How is it Diagnosed?
Chronic otitis externa is diagnosed based on clinical evaluation of persistent
inflammation of the external auditory canal, typically lasting longer than three months. A
thorough patient history includes symptoms such as itching, otorrhea, pain, and hearing
loss, as well as recurrent water exposure, use of hearing aids, or dermatological
conditions like eczema or psoriasis.
On otoscopic examination, the ear canal often appears red, thickened, and may have
scaling or discharge. Narrowing of the canal (stenosis) and accumulation of debris are
common findings. In some cases, fungal elements (otomycosis) are seen as black or
white fluffy material.
Swab cultures may be taken from the discharge to identify bacterial or fungal
pathogens, especially in cases unresponsive to empirical treatment. Pseudomonas
aeruginosa and Staphylococcus aureus are the most common culprits in bacterial
infections, while Candida and Aspergillus species dominate fungal causes.

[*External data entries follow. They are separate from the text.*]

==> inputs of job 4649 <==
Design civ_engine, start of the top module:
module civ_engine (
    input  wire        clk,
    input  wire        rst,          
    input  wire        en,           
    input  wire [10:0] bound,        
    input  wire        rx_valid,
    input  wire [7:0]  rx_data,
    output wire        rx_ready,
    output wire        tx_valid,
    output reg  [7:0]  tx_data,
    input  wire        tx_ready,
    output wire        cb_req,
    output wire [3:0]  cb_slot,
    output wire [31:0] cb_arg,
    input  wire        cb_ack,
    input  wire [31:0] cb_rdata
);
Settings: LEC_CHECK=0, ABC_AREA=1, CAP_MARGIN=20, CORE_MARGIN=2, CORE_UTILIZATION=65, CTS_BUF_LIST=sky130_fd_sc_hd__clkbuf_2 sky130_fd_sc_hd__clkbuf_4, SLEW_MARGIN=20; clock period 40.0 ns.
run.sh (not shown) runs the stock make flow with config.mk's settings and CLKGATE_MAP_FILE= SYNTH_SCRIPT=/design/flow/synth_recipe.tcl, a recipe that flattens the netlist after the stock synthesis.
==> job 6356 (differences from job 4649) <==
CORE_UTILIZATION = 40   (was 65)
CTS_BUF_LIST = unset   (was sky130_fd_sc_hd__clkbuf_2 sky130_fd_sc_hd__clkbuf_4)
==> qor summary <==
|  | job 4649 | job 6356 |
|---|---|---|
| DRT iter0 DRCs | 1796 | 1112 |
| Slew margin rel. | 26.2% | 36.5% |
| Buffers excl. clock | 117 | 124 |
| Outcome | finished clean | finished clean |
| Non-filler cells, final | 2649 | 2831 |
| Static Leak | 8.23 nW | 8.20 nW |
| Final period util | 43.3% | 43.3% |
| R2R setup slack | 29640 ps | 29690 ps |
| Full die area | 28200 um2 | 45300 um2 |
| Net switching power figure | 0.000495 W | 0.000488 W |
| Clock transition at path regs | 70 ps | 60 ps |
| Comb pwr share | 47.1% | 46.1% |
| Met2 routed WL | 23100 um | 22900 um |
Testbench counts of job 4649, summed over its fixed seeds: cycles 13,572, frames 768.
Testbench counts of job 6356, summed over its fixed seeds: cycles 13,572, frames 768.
From an optimization exercise on the open Yosys and OpenROAD flow, aimed at small area, a short achievable clock period and few clock cycles; shortcuts taken in it are not production practice. In this exercise RTL edits were held to simulation tests only and were not proved equivalent to the original. Power is estimated from default activity; no workload was simulated.

## flow/run.sh

```bash
#!/bin/bash
# synth_recipe.tcl (not shown) runs the flow's synth.tcl, then flattens the netlist and writes it again
# the make line also repeats each setting of config.mk as NAME=value (left out here)
make -C /OpenROAD-flow-scripts/flow DESIGN_CONFIG=/design/flow/config.mk WORK_HOME=/design/flow/orfs CLKGATE_MAP_FILE= SYNTH_SCRIPT=/design/flow/synth_recipe.tcl finish
```

## flow/config.mk

```make
export PLATFORM = sky130hd
export DESIGN_NAME = pgs_hdec
export DESIGN_NICKNAME = pgs_hdec
export VERILOG_FILES = /design/flow/design.v
export SDC_FILE = /design/flow/constraint.sdc
export NUM_CORES = 4
export LEC_CHECK = 0
export CAP_MARGIN = 20
export CORE_MARGIN = 2
export CORE_UTILIZATION = 40
export SLEW_MARGIN = 20
```

## flow/constraint.sdc

```tcl
create_clock -name core_clock -period 7.0 [get_ports {clk}]
set_input_delay 1.4000 -clock core_clock [delete_from_list [all_inputs] [get_ports {clk}]]
set_output_delay 1.4000 -clock core_clock [all_outputs]
set_load 0.01 [all_outputs]
```

## flow/design.v

```verilog
module pgs_hdec #(
    parameter NMAX = 32                  
) (
    input  wire        clk,
    input  wire        rst,              
    input  wire        start,
    input  wire [31:0] dec_off,
    input  wire [15:0] dec_runs,
    input  wire [15:0] dec_len,
    input  wire [12:0] clen,
    output wire        busy,
    output reg         done,
    output reg  [3:0]  err,
    output reg  [12:0] dec_end,
    output wire        mem_req,
    output wire [11:0] mem_addr,
    input  wire        mem_ack,
    input  wire [7:0]  mem_rdata,
    output reg         dbuf_we,
    output reg  [4:0]  dbuf_addr,
    output reg  [23:0] dbuf_wdata
);
    localparam NNODE = 2 * NMAX - 1;
    localparam [3:0] E_OK        = 4'd0,
                     E_BAD_OPND  = 4'd10,
                     E_TRUNC     = 4'd11,
                     E_BAD_TREE  = 4'd12,
                     E_BAD_START = 4'd13;
    localparam [2:0] S_IDLE  = 3'd0,
                     S_TREE  = 3'd1,
                     S_CODE  = 3'd2,
                     S_START = 3'd3,
                     S_WRITE = 3'd4,
                     S_LAST  = 3'd5;
    reg [2:0]  state;
    reg [11:0] base;          
    reg        far;           
    reg [12:0] addr;          
    reg [4:0]  tl;            
    reg [5:0]  idx;           
    reg [5:0]  lv;            
    reg [5:0]  inn;           
    reg [5:0]  top;           
    reg        node_leaf[0:NNODE-1];
    reg [5:0]  node_val [0:NNODE-1];   
    reg        single;        
    reg [5:0]  cur;           
    reg [4:0]  lc;            
    reg [2:0]  bp;            
    reg [5:0]  r;             
    reg [9:0]  runpos [0:NMAX-1];      
    reg [7:0]  prev_st;
    reg        bad_st;
    reg [NMAX-1:0] bmap;      
    reg [4:0]  p;
    reg [4:0]  fr;            
    reg [2:0]  fs;            
    reg [1:0]  cnt;           
    reg        full;          
    reg [31:0] w;
    assign busy     = (state != S_IDLE);
    assign mem_req  = busy;
    assign mem_addr = addr[11:0];
    wire ack = mem_ack;
    wire [7:0] rd = mem_rdata;
    wire [12:0] wlast  = addr + {11'd0, ~tl[4:3]};                
    wire [5:0]  tl24   = {1'b0, tl} + 6'd24;
    wire [12:0] wlast2 = wlast + {10'd0, tl24[5], 2'b00};          
    wire tword_ok = !far && (wlast  < clen);
    wire cword_ok = !far && (wlast2 < clen);
    wire tbit = rd[~tl[2:0]];
    wire byte_ok = !far && (addr < clen);
    wire cbit = rd[bp];
    wire [5:0] rv   = node_val[cur];
    wire [5:0] cur1 = cur + 6'd1;
    wire leaf_l = node_leaf[cur1];
    wire leaf_r = node_leaf[rv];
    wire [5:0] rdiff = rv - cur;
    wire [5:0] nxt  = cbit ? rv : cur1;
    wire [4:0] lnx  = cbit ? lc + rdiff[5:1] : lc;
    wire nleaf = cbit ? leaf_r : leaf_l;
    wire [9:0] tcol = {lnx, 4'd0} + {1'b0, lnx, 3'd0} + {4'd0, nxt} + 10'd1;
    wire st_bad = ((r == 6'd0) ? (rd != 8'd0) : (rd <= prev_st)) || ({8'd0, rd} >= dec_len);
    wire last_run = (r + 6'd1 == dec_runs[5:0]);
    wire [31:0] wn = {w[23:0], rd};
    wire [1:0]  nb1 = (fs == 3'd0) ? 2'd2 : 2'd3;    
    wire        arrive = !full && ack;
    wire        last_byte = arrive && (cnt == nb1);
    wire [2:0]  shamt = 3'd0 - fs;
    wire [31:0] wsrc = full ? w : wn;
    wire [31:0] wsh  = wsrc >> shamt;
    wire        bnd = bmap[p];
    wire        avail = full || last_byte;
    wire        adv = !bnd || avail;                    
    wire [9:0]  npos = runpos[fr + 5'd1];
    always @(posedge clk) begin
        if (rst) begin
            state   <= S_IDLE;
            done    <= 1'b0;
            err     <= E_OK;
            dec_end <= 13'd0;
            dbuf_we <= 1'b0;
        end else begin
            done    <= 1'b0;
            dbuf_we <= 1'b0;
            case (state)
            S_IDLE: begin
                if (start) begin
                    base   <= dec_off[11:0];
                    far    <= |dec_off[31:12];
                    addr   <= {1'b0, dec_off[11:0]};
                    tl     <= 5'd0;
                    idx    <= 6'd0;
                    lv     <= 6'd0;
                    inn    <= 6'd0;
                    bmap   <= {NMAX{1'b0}};
                    if (dec_len == 16'd0 || dec_len > NMAX ||
                        dec_runs == 16'd0 || dec_runs > dec_len) begin
                        err  <= E_BAD_OPND;
                        done <= 1'b1;
                    end else begin
                        state <= S_TREE;
                    end
                end
            end
            S_TREE: begin
                if (!tword_ok) begin
                    err   <= E_TRUNC;
                    done  <= 1'b1;
                    state <= S_IDLE;
                end else if (ack) begin
                    if (tbit) begin
                        if (!cword_ok) begin
                            err   <= E_TRUNC;
                            done  <= 1'b1;
                            state <= S_IDLE;
                        end else begin
                            node_leaf[idx] <= 1'b1;
                            lv  <= lv + 6'd1;
                            idx <= idx + 6'd1;
                            tl  <= tl + 5'd25;
                            addr <= addr + ((tl[2:0] == 3'd7) ? 13'd4 : 13'd3);
                            if (lv == inn) begin
                                addr   <= addr - {11'd0, tl[4:3]} + ((tl[4:3] == 2'd0) ? 13'd4 : 13'd8);
                                single <= (idx == 6'd0);
                                cur    <= 6'd0;
                                lc     <= 5'd0;
                                bp     <= 3'd0;
                                r      <= 6'd0;
                                bad_st <= 1'b0;
                                state  <= (idx == 6'd0) ? S_START : S_CODE;
                            end else begin
                                node_val[top] <= idx + 6'd1;
                                top <= node_val[top];
                            end
                        end
                    end else begin
                        if (inn == dec_len[5:0] - 6'd1) begin
                            err   <= E_BAD_TREE;
                            done  <= 1'b1;
                            state <= S_IDLE;
                        end else begin
                            node_leaf[idx] <= 1'b0;
                            node_val[idx]  <= top;
                            top  <= idx;
                            inn  <= inn + 6'd1;
                            idx  <= idx + 6'd1;
                            tl   <= tl + 5'd1;
                            if (tl[2:0] == 3'd7)
                                addr <= addr + 13'd1;
                        end
                    end
                end
            end
            S_CODE: begin
                if (!byte_ok) begin
                    err   <= E_TRUNC;
                    done  <= 1'b1;
                    state <= S_IDLE;
                end else if (ack) begin
                    bp <= bp + 3'd1;
                    if (bp == 3'd7)
                        addr <= addr + 13'd1;
                    if (nleaf) begin
                        runpos[r[4:0]] <= tcol;
                        cur <= 6'd0;
                        lc  <= 5'd0;
                        r   <= r + 6'd1;
                        if (last_run) begin
                            r     <= 6'd0;
                            addr  <= addr + 13'd1;
                            state <= S_START;
                        end
                    end else begin
                        cur <= nxt;
                        lc  <= lnx;
                    end
                end
            end
            S_START: begin
                if (!byte_ok) begin
                    err   <= E_TRUNC;
                    done  <= 1'b1;
                    state <= S_IDLE;
                end else if (ack) begin
                    addr    <= addr + 13'd1;
                    prev_st <= rd;
                    bmap[rd[4:0]] <= 1'b1;
                    if (st_bad)
                        bad_st <= 1'b1;
                    r <= r + 6'd1;
                    if (last_run) begin
                        if (bad_st || st_bad) begin
                            err   <= E_BAD_START;
                            done  <= 1'b1;
                            state <= S_IDLE;
                        end else begin
                            dec_end <= addr + 13'd1;
                            p     <= 5'd0;
                            fr    <= 5'd0;
                            cnt   <= 2'd0;
                            full  <= 1'b0;
                            if (single) begin
                                fs   <= 3'd1;
                                addr <= {1'b0, base};
                            end else begin
                                fs   <= runpos[0][2:0];
                                addr <= {1'b0, base} + {6'd0, runpos[0][9:3]};
                            end
                            state <= S_WRITE;
                        end
                    end
                end
            end
            S_WRITE: begin
                if (arrive) begin
                    w    <= wn;
                    cnt  <= cnt + 2'd1;
                    addr <= addr + 13'd1;
                    if (last_byte)
                        full <= 1'b1;
                end
                if (adv) begin
                    dbuf_we   <= 1'b1;
                    dbuf_addr <= p;
                    p <= p + 5'd1;
                    if (p == dec_len[4:0] - 5'd1)
                        state <= S_LAST;
                end
                if (bnd && avail) begin
                    dbuf_wdata <= wsh[23:0];
                    if (!single) begin
                        fr   <= fr + 5'd1;
                        fs   <= npos[2:0];
                        addr <= {1'b0, base} + {6'd0, npos[9:3]};
                        cnt  <= 2'd0;
                        full <= 1'b0;
                    end
                end
            end
            S_LAST: begin
                err   <= E_OK;
                done  <= 1'b1;
                state <= S_IDLE;
            end
            default: state <= S_IDLE;
            endcase
        end
    end
endmodule
```

==> notes.md <==
## power by group
group	total [mW]	internal [mW]	leakage [nW]	switching (mW)
clock network	5.19	2.88	1.53	2.31
logic	0.581	0.222	10.0	0.359
registers	6.54	6.51	9.13	0.0272
total	12.3	9.62	20.7	2.69
## worst paths after layout
path | depth (start not counted) | slack [ns] | endpoint | from
worst max-delay path | 27 | 0.39 | runpos[8][9] | flip-flop
worst min-delay path | 0 | 0.47 | w[9] | w[1]
worst max register to register | 27 | 0.39 | runpos[8][9] | flip-flop
worst min register to register | 0 | 0.47 | w[9] | w[1]
## cells by family (layout without fill, tap and decap cells)
kind of cell,Yosys count,count (layout),synth area share (%)
flops,988,988,56.99
xor+xnor,153,153,2.604
fa+ha+maj,160,160,4.021
buf+inv,367,753,3.097
compound gates,493,493,6.268
other cells,0,5,0
mux,546,546,19.08
simple gates,895,896,7.943
## final cells by class
type                    instances  area (um2)
diodes                          5       12.51
clock buffers                 119        2641
clock inverters                60       506.7
fillers                     11130       68030
inverters                     149       561.8
multi-input cells            2248       20770
flip-flops and latches        988       29350
well taps                    1662        2079
repair buffers                425        3740
## timing repair
| action | in CTS | in global routing |
|---|---|---|
| gates resized for setup | 0 | 4 |
| endpoints found under the setup margin | 0 | 85 |
| hold buffers | 0 | 0 |
| buffers inserted | 0 | 5 |
## sequential cells by signal, summed over array words and instances (netlist names), 4 cells and up, named ones only
signal      count
idx             6
bmap           32
tl              5
dbuf_wdata     24
lc              5
addr           13
prev_st         8
top             6
inn             6
node_leaf      63
runpos        320
dbuf_addr       5
node_val      378
base           12
cur             6
r               6
fr              5
p               5
err             4
dec_end        13
w              31
lv              6
## cells in the mapped netlist, drive strengths merged, types with 14 or more instances
cell / instances
edfxtp: 954
nor2: 423
mux4: 340
a21oi: 155
nand2: 155
ha: 151
mux2i: 149
inv: 143
clkbuf: 135
xnor2: 105
o21ai: 90
buf: 83
nand3: 69
mux2: 57
nor3: 56
xor2: 48
a21o: 39
dfxtp: 34
nor2b: 28
nor4: 27
o211ai: 25
a31oi: 23
nand2b: 22
nand4: 22
a211oi: 20
and3: 20
and2: 18
o21a: 17
nor3b: 15
o21bai: 14
## per-stage QoR
step                      util [%]  hold WS, ns  total power [mW]
after floorplan                  -       0.4244             6.985
after global placement       44.14       0.4548             7.226
after detailed placement     44.16       0.4563             7.235
after CTS                    46.62       0.4736             12.40
after global routing         46.72       0.4859             12.69
final                        46.72       0.4699             12.31
## per-layer routing
| metal | GRT usage [%] | vias up | wire length [um] |
|---|---|---|---|
| li1 | - | 14630 | - |
| met4 | 6.720 | 4 | 3904 |
| met1 | 28.92 | 16770 | 58950 |
| met2 | 35.58 | 1353 | 69050 |
| met3 | 3.750 | 198 | 10840 |
| met5 | 0 | - | 18 |
==> impl_metrics.toml <==
[route]
remaining_drc_errors = 0
ant_nets = 0
drt_iter0_drc = 3367
routed_wirelength_mm = 142.8
wl_per_cell_um = 25.24
viasPerCell = 5.827
vias = 32960
drt-pass1-iter-count = 6

[critical_path]
required_ns = 7.50
max_stage_delay_ns = 0.58
arrival_ns = 7.11
path_buf_inv = 5
start_kind = "flip-flop"
crit_path_top_delay_cell = "dfxtp_4"
worstPathMaxFanout = 32
crit_family = "adder cells"
critPathCaptureType = "flip-flop"
critPathKind = "flip-flop to flip-flop"

[final_layout]
area_delta_synth_final_pct = 15.92
design_area_um2 = 59660
layout-drive-gt1-share_pct = 21.66
final_common_cell = "edfxtp_1"
layout.cells.most_common_list = "954 x edfxtp_1, 421 x nor2_1, 336 x mux4_2"
nets = 4160
layout.cells.non_filler = 5656

[logic_synthesis]
synth_edf_count = 954
synth.distinct_cells = 93
syn_avg_cell_area_um2 = 14.29
synth_top_cell_by_area = "edfxtp_1"
synthArstFlopShare_pct = 0
synth_ff_type = "edfxtp_1"
syn_inst = 3602
yosysWarnings = 1
synth_top_area_share_pct = 55.67
synthTopCellsByArea = "edfxtp_1 56%, mux4_2 15%, ha_1 3.7%, nor2_1 3.1%, mux2i_1 2.9%"
syn_nets = 3851
yosysSeqAreaShare_pct = 56.99
syn_area_um2 = 51460
synth_seq_cells = 988

[timing]
worstMarginPinSlew_ns = 1.063
maxSlewViolCount = 0
setup_viol = 0
hold_violations = 0
setup_slack_ns = 0.3860
fmax_ghz = 0.1512
relSlewSlack_pct = 28.98
timing.final.crit_share_pct = 94.49
finalCriticalPeriod_ns = 6.614
fin_worst_skew_ns = 0.03843
finalSetupTns_ns = 0

[min_path]
min_path_type = "flip-flop to flip-flop"

[power_and_ir_drop]
p_per_area_nw_per_um2 = 206.3
vdd_drop_max_mv = 0.1791
p_leak_nw = 20.71

[placed_design]
place_congestion = 0.9068
dp_worst_setup_slack_ns = 0.3437
hpwl_mm = 101.3
dpl-instance-area_um2 = 56380
port_buffers = 150
dp.cells = 5465

[floorplan]
core_um2 = 127700
dieArea_um2 = 131500
rows = 131
ios = 151
start_util_pct = 40.31
die_h_um = 362.7
die_w_um = 362.7

[run_status]
status = "timing/DRC/antenna clean"

[global_route]
grt_use_total_pct = 21.51
grt_overflow_total = 0
antenna_found_initial = 5
grt_first_pass_wirelength_mm = 212.0
grt_max_degree = 65
first_global_vias = 32850

[clocking]
cts_buffer_depth = 3
clk_latency_ns = 0.74
h-tree-depth = 3
root_buffer = "clkbuf_16"
cts.clk_slew.worst_paths_ns = 0.06
cts_tree = "built"
cts_sinks = 988
cts_buffers = 99

[job]
cap_violations = 0
Testbench counts, summed over its fixed seeds: cycles 73,503.

-- port drivers added, routing unchanged --
No port has a modelled driver above. Below, the same layout with a new extraction and two added sets of constraints.
Step 1 (the two cells are an assumption about what drives the block):
set clk [get_ports {clk}]
set_driving_cell -lib_cell sky130_fd_sc_hd__clkbuf_16 $clk
set_driving_cell -lib_cell sky130_fd_sc_hd__buf_2 [delete_from_list [all_inputs] $clk]
Step 2 moves the port delays by t, midway between the first and last clock arrival at a register: inputs arrive t later, outputs are due t later. That takes back most of the time a late clock gives input paths.
Slacks: ideal / step 1 / step 2; pairs: ideal / step 1.
t (ns): 0.796
setup slack, ns: 0.386 / 0.386 / 0.386
worst setup path after step 2: register to register
slew at the worst register clock pin (ns): 0.08 / 0.08
cell pins on the clock port's net: 1
After both steps setup and hold are still met in this run. The setup slack of this run moves by 0.000 ns with the drivers and by 0.000 ns with both steps.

Audiometry may be performed to assess any conductive hearing loss caused by canal
obstruction. Imaging with CT scan of the temporal bone may be indicated if malignant
otitis externa (an aggressive, potentially life-threatening condition) is suspected,
especially in immunocompromised or diabetic patients.
Differential diagnosis includes chronic otitis media, seborrheic dermatitis, or contact
dermatitis, which must be ruled out. Accurate diagnosis is essential for targeted therapy
and to prevent complications like canal stenosis or persistent hearing loss.